The city chose the eastern quadrant of the crossing in which to build the park. Many factors went into the selection of the eastern quadrant, but by using it, the city was able to erect an elevated viewing platform with a gazebo-style roof, picnic tables, an area to build a re-creation of a hobo jungle, a display of strap rail track, a small preserved Whitcomb switching locomotive (manufactured by the Whitcomb Locomotive Works of Rochelle), and a paved parking lot. The amenities are further enhanced with public restrooms, vending machines, and a small model railroad shop.

Some of the more technical offerings at the park for railfans to enjoy include the following:
- A live railroad scanner set to monitor both UP and BNSF operational radio frequencies (speakers in the picnic/viewing platform) or on low power FM 106.9.
- Wi-Fi
- Two ATCS monitors showing a live view of the UP Geneva Sub (one in museum, one by back door visible to outside)
- A live internet-viewable webcam with audio atop the viewing platform's roof operated by Trains Magazine, EarthCam and Virtual Railfan.

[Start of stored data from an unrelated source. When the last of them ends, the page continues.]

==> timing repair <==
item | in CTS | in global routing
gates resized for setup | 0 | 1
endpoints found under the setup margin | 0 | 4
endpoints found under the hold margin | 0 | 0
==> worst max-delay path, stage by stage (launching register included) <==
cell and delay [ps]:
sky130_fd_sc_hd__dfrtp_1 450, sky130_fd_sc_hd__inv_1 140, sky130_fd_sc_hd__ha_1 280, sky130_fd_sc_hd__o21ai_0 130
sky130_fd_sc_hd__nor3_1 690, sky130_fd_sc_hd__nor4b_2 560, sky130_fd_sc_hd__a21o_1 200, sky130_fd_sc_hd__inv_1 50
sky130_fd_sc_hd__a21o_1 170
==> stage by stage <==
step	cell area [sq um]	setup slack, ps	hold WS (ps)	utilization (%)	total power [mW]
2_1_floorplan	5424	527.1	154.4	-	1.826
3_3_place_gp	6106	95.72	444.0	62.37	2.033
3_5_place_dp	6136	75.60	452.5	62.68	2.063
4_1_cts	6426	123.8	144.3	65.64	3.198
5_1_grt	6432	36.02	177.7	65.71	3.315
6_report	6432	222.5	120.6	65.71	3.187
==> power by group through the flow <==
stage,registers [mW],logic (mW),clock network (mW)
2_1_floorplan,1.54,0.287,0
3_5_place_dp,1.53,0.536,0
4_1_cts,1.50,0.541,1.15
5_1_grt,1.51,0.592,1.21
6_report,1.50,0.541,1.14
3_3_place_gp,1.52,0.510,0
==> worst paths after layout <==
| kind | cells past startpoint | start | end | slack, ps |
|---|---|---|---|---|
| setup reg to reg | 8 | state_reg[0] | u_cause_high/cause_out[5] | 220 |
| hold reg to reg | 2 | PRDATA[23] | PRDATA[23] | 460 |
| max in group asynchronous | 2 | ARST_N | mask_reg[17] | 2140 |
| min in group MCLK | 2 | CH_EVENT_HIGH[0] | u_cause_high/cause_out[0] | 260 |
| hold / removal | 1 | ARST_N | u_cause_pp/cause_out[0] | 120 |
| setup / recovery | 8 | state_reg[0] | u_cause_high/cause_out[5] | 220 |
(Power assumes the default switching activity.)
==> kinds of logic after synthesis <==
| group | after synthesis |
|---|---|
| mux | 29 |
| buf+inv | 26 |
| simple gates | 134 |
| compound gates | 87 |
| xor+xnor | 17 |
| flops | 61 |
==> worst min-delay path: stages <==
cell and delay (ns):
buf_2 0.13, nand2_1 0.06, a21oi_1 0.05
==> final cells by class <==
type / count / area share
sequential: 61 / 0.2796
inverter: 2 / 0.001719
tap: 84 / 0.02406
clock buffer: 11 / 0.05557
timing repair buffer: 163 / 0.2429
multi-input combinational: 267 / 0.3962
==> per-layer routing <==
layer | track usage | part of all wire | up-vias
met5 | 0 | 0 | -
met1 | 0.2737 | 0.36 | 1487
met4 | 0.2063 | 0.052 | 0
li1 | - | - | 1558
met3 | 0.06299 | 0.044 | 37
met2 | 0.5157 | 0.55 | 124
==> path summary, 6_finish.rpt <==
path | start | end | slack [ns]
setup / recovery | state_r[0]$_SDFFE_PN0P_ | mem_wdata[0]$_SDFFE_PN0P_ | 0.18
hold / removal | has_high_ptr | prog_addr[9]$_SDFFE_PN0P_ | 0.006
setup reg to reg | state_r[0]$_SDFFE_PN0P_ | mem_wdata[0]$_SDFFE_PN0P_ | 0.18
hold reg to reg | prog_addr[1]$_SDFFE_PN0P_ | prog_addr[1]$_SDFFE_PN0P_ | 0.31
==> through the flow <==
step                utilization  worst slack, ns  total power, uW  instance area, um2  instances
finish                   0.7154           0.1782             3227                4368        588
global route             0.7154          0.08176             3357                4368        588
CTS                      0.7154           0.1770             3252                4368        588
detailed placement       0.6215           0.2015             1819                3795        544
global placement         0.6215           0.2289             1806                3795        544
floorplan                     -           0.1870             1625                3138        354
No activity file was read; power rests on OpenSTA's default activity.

Indicators that a train is approaching the park include the following:
- Eastbound - Both railroads have defect detectors just west of the crossing that signal train statuses over the radio
- Westbound - Grade crossing signals to the east of the park at N 9th Street will activate to protect the grade crossings although trains will no longer (since 2016) sound their horns due to Rochelle having a quiet zone.